» Instructions to follow
Look through the listing and report every line that has "assign" in it.

» Dataset excerpts
----

<file path="src/pat_pkg.sv">
// ----------------------------------------------------------------------------
// pat_pkg
// Types, constants and microcode shared by the point affine transform block.
// ----------------------------------------------------------------------------
package pat_pkg;

    typedef logic signed [31:0] coord_t;
    typedef coord_t [2:0]       coord3_t;
    typedef logic signed [31:0] coef_t;
    typedef coef_t [8:0]        mat_t;

    localparam logic [31:0] PI_Q30      = 32'd3373259426;
    localparam coef_t       ONE_Q30     = 32'sd1073741824;
    localparam coord_t      SCALE_RESET = 32'sd65536;
    localparam logic [3:0]  LAST_STEP   = 4'd13;

    typedef enum logic [2:0] {
        REG_OFFSET_X,
        REG_OFFSET_Y,
        REG_OFFSET_Z,
        REG_SCALE_X,
        REG_SCALE_Y,
        REG_SCALE_Z,
        REG_ROTATION
    } reg_index_t;

    typedef enum logic [3:0] {
        SQ_IDLE,
        SQ_LOAD,
        SQ_TH,
        SQ_TH2,
        SQ_INIT,
        SQ_ACC,
        SQ_DLOAD,
        SQ_DIV,
        SQ_STORE,
        SQ_MP,
        SQ_MR
    } seq_state_t;

    typedef enum logic [2:0] {
        OP_SX,
        OP_CX,
        OP_SY,
        OP_CY,
        OP_SZ,
        OP_CZ,
        OP_TMP
    } opnd_t;

    typedef enum logic [3:0] {
        D_M00,
        D_M01,
        D_M02,
        D_M10,
        D_M11,
        D_M12,
        D_M20,
        D_M21,
        D_M22,
        D_TMP
    } dest_t;

    typedef enum logic [1:0] {
        MO_SET,
        MO_NEG,
        MO_ADD,
        MO_SUB
    } mop_t;

    typedef struct packed {
        opnd_t a;
        opnd_t b;
        dest_t dest;
        mop_t  op;
    } ucode_t;

    typedef struct packed {
        logic [5:0]  sh;
        logic [31:0] magic;
    } recip_t;

    // matrix products, one per step
    function automatic ucode_t pat_ucode(input logic [3:0] step);
        ucode_t u;
        unique case (step)
            4'd0:    u = '{OP_CY,  OP_CZ, D_M00, MO_SET};
            4'd1:    u = '{OP_CY,  OP_SZ, D_M01, MO_NEG};
            4'd2:    u = '{OP_CX,  OP_SZ, D_M10, MO_SET};
            4'd3:    u = '{OP_SX,  OP_SY, D_TMP, MO_SET};
            4'd4:    u = '{OP_TMP, OP_CZ, D_M10, MO_SUB};
            4'd5:    u = '{OP_CX,  OP_CZ, D_M11, MO_SET};
            4'd6:    u = '{OP_TMP, OP_SZ, D_M11, MO_ADD};
            4'd7:    u = '{OP_SX,  OP_CY, D_M12, MO_NEG};
            4'd8:    u = '{OP_SX,  OP_SZ, D_M20, MO_SET};
            4'd9:    u = '{OP_CX,  OP_SY, D_TMP, MO_SET};
            4'd10:   u = '{OP_TMP, OP_CZ, D_M20, MO_ADD};
            4'd11:   u = '{OP_SX,  OP_CZ, D_M21, MO_SET};
            4'd12:   u = '{OP_TMP, OP_SZ, D_M21, MO_SUB};
            default: u = '{OP_CX,  OP_CY, D_M22, MO_SET};
        endcase
        return u;
    endfunction

    // taylor term divisors as reciprocal multiplier and shift, exact below 2^31
    function automatic recip_t pat_recip(input logic cos_phase, input logic [2:0] k);
        recip_t rc;
        if (cos_phase)
        begin
            unique case (k)
                3'd0:    rc = '{6'd32, 32'd2147483648};
                3'd1:    rc = '{6'd35, 32'd2863311531};
                3'd2:    rc = '{6'd36, 32'd2290649225};
                3'd3:    rc = '{6'd37, 32'd2454267027};
                default: rc = '{6'd38, 32'd3054198967};
            endcase
        end
        else
        begin
            unique case (k)
                3'd0:    rc = '{6'd34, 32'd2863311531};
                3'd1:    rc = '{6'd36, 32'd3435973837};
                3'd2:    rc = '{6'd37, 32'd3272356036};
                default: rc = '{6'd38, 32'd3817748708};
            endcase
        end
        return rc;
    endfunction

endpackage

</file>
<file path="src/pat_matrix.sv">
// ----------------------------------------------------------------------------
// pat_matrix
// Sequencer that forms sin/cos of the three angles by taylor series and
// composes the rotation matrix with one shared multiplier.
// ----------------------------------------------------------------------------
module pat_matrix #(
    parameter int ANGLE_BITS = 16
) (
    input  logic          clk,
    input  logic          rst_n,
    input  logic          start,
    input  logic [47:0]   angles,
    output logic          busy,
    output pat_pkg::mat_t matrix
);
    import pat_pkg::*;

    localparam logic [15:0] CODE_MASK = 16'hFFFF << (16 - ANGLE_BITS);

    seq_state_t  state_reg, state_next;
    logic [1:0]  axis_reg, axis_next;
    logic [3:0]  step_reg, step_next;
    logic [2:0]  k_reg, k_next;
    logic        cos_reg, cos_next;
    logic        fold_reg, fold_next;
    logic [1:0]  quad_reg, quad_next;
    logic [13:0] t_reg, t_next;
    logic [29:0] th_reg, th_next;
    logic [29:0] th2_reg, th2_next;
    logic [31:0] term_reg, term_next;
    coef_t       acc_reg, acc_next;
    coef_t       sn_reg, sn_next;
    logic [63:0] prod_reg, prod_next;
    logic        neg_reg, neg_next;
    coef_t       sx_reg, sx_next, cx_reg, cx_next;
    coef_t       sy_reg, sy_next, cy_reg, cy_next;
    coef_t       sz_reg, sz_next, cz_reg, cz_next;
    coef_t       tmp_reg, tmp_next;
    mat_t        m_reg, m_next;

    logic [31:0] mul_a, mul_b;
    logic [63:0] product;
    logic [15:0] code;
    logic [13:0] r;
    logic        fold_c;
    logic [29:0] th_c;
    coef_t       acc_sum;
    logic        last_term;
    recip_t      rc;
    coef_t       sv, cv, s_q, c_q;
    ucode_t      uc;
    coef_t       opa, opb, res;
    logic [63:0] rnd;

    function automatic coef_t pick(input opnd_t o, input coef_t sx, input coef_t cx,
                                   input coef_t sy, input coef_t cy, input coef_t sz,
                                   input coef_t cz, input coef_t tm);
        coef_t v;
        unique case (o)
            OP_SX:   v = sx;
            OP_CX:   v = cx;
            OP_SY:   v = sy;
            OP_CY:   v = cy;
            OP_SZ:   v = sz;
            OP_CZ:   v = cz;
            default: v = tm;
        endcase
        return v;
    endfunction

    assign product = mul_a * mul_b;
    assign busy    = (state_reg != SQ_IDLE);
    assign matrix  = m_reg;

    always_comb
    begin
        state_next = state_reg;
        axis_next  = axis_reg;
        step_next  = step_reg;
        k_next     = k_reg;
        cos_next   = cos_reg;
        fold_next  = fold_reg;
        quad_next  = quad_reg;
        t_next     = t_reg;
        th_next    = th_reg;
        th2_next   = th2_reg;
        term_next  = term_reg;
        acc_next   = acc_reg;
        sn_next    = sn_reg;
        prod_next  = prod_reg;
        neg_next   = neg_reg;
        sx_next    = sx_reg;
        cx_next    = cx_reg;
        sy_next    = sy_reg;
        cy_next    = cy_reg;
        sz_next    = sz_reg;
        cz_next    = cz_reg;
        tmp_next   = tmp_reg;
        m_next     = m_reg;
        mul_a      = term_reg;
        mul_b      = {2'b00, th2_reg};

        unique case (axis_reg)
            2'd0:    code = angles[15:0] & CODE_MASK;
            2'd1:    code = angles[31:16] & CODE_MASK;
            default: code = angles[47:32] & CODE_MASK;
        endcase
        r      = code[13:0];
        fold_c = (r > 14'd8192);
        th_c   = prod_reg[44:15];

        acc_sum   = k_reg[0] ? acc_reg - coef_t'(term_reg) : acc_reg + coef_t'(term_reg);
        last_term = cos_reg ? (k_reg == 3'd5) : (k_reg == 3'd4);

        rc = pat_recip(cos_reg, k_reg);

        sv = fold_reg ? acc_reg : sn_reg;
        cv = fold_reg ? sn_reg : acc_reg;
        unique case (quad_reg)
            2'd0:    begin s_q = sv;  c_q = cv;  end
            2'd1:    begin s_q = cv;  c_q = -sv; end
            2'd2:    begin s_q = -sv; c_q = -cv; end
            default: begin s_q = -cv; c_q = sv;  end
        endcase

        uc  = pat_ucode(step_reg);
        opa = pick(uc.a, sx_reg, cx_reg, sy_reg, cy_reg, sz_reg, cz_reg, tmp_reg);
        opb = pick(uc.b, sx_reg, cx_reg, sy_reg, cy_reg, sz_reg, cz_reg, tmp_reg);
        rnd = prod_reg + 64'd536870912;
        res = neg_reg ? -coef_t'(rnd[61:30]) : coef_t'(rnd[61:30]);

        unique case (state_reg)
            SQ_IDLE:
            begin
            end
            SQ_LOAD:
            begin
                quad_next  = code[15:14];
                fold_next  = fold_c;
                t_next     = fold_c ? 14'(15'd16384 - {1'b0, r}) : r;
                state_next = SQ_TH;
            end
            SQ_TH:
            begin
                mul_a      = {18'd0, t_reg};
                mul_b      = PI_Q30;
                prod_next  = product;
                state_next = SQ_TH2;
            end
            SQ_TH2:
            begin
                mul_a      = {2'b00, th_c};
                mul_b      = {2'b00, th_c};
                th_next    = th_c;
                prod_next  = product;
                state_next = SQ_INIT;
            end
            SQ_INIT:
            begin
                th2_next   = prod_reg[59:30];
                term_next  = {2'b00, th_reg};
                acc_next   = '0;
                k_next     = '0;
                cos_next   = 1'b0;
                state_next = SQ_ACC;
            end
            SQ_ACC:
            begin
                if (last_term)
                begin
                    if (!cos_reg)
                    begin
                        sn_next   = acc_sum;
                        acc_next  = '0;
                        term_next = 32'(ONE_Q30);
                        k_next    = '0;
                        cos_next  = 1'b1;
                    end
                    else
                    begin
                        acc_next   = acc_sum;
                        state_next = SQ_STORE;
                    end
                end
                else
                begin
                    acc_next   = acc_sum;
                    prod_next  = product;
                    state_next = SQ_DLOAD;
                end
            end
            SQ_DLOAD:
            begin
                mul_a      = prod_reg[61:30];
                mul_b      = rc.magic;
                prod_next  = product;
                state_next = SQ_DIV;
            end
            SQ_DIV:
            begin
                term_next  = 32'(prod_reg >> rc.sh);
                k_next     = k_reg + 3'd1;
                state_next = SQ_ACC;
            end
            SQ_STORE:
            begin
                unique case (axis_reg)
                    2'd0:    begin sx_next = s_q; cx_next = c_q; end
                    2'd1:    begin sy_next = s_q; cy_next = c_q; end
                    default: begin sz_next = s_q; cz_next = c_q; end
                endcase
                if (axis_reg == 2'd2)
                begin
                    step_next  = '0;
                    state_next = SQ_MP;
                end
                else
                begin
                    axis_next  = axis_reg + 2'd1;
                    state_next = SQ_LOAD;
                end
            end
            SQ_MP:
            begin
                mul_a      = opa[31] ? 32'(-opa) : 32'(opa);
                mul_b      = opb[31] ? 32'(-opb) : 32'(opb);
                prod_next  = product;
                neg_next   = opa[31] ^ opb[31];
                state_next = SQ_MR;
            end
            SQ_MR:
            begin
                if (uc.dest == D_TMP)
                begin
                    tmp_next = res;
                end
                else
                begin
                    unique case (uc.op)
                        MO_SET:  m_next[uc.dest] = res;
                        MO_NEG:  m_next[uc.dest] = -res;
                        MO_ADD:  m_next[uc.dest] = m_reg[uc.dest] + res;
                        default: m_next[uc.dest] = m_reg[uc.dest] - res;
                    endcase
                end
                if (step_reg == LAST_STEP)
                begin
                    m_next[D_M02] = -sy_reg;
                    state_next    = SQ_IDLE;
                end
                else
                begin
                    step_next  = step_reg + 4'd1;
                    state_next = SQ_MP;
                end
            end
            default:
            begin
                state_next = SQ_IDLE;
            end
        endcase

        if (start)
        begin
            axis_next  = '0;
            state_next = SQ_LOAD;
        end
    end

    always_ff @(posedge clk or negedge rst_n)
    begin
        if (!rst_n)
        begin
            state_reg <= SQ_IDLE;
            axis_reg  <= '0;
            step_reg  <= '0;
            k_reg     <= '0;
            cos_reg   <= 1'b0;
            m_reg     <= '{D_M00: ONE_Q30, D_M11: ONE_Q30, D_M22: ONE_Q30, default: '0};
        end
        else
        begin
            state_reg <= state_next;
            axis_reg  <= axis_next;
            step_reg  <= step_next;
            k_reg     <= k_next;
            cos_reg   <= cos_next;
            m_reg     <= m_next;
        end
    end

    always_ff @(posedge clk)
    begin
        fold_reg <= fold_next;
        quad_reg <= quad_next;
        t_reg    <= t_next;
        th_reg   <= th_next;
        th2_reg  <= th2_next;
        term_reg <= term_next;
        acc_reg  <= acc_next;
        sn_reg   <= sn_next;
        prod_reg <= prod_next;
        neg_reg  <= neg_next;
        sx_reg   <= sx_next;
        cx_reg   <= cx_next;
        sy_reg   <= sy_next;
        cy_reg   <= cy_next;
        sz_reg   <= sz_next;
        cz_reg   <= cz_next;
        tmp_reg  <= tmp_next;
    end

endmodule

</file>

----

» Answer for the task
    assign product = mul_a * mul_b;
    assign busy    = (state_reg != SQ_IDLE);
    assign matrix  = m_reg;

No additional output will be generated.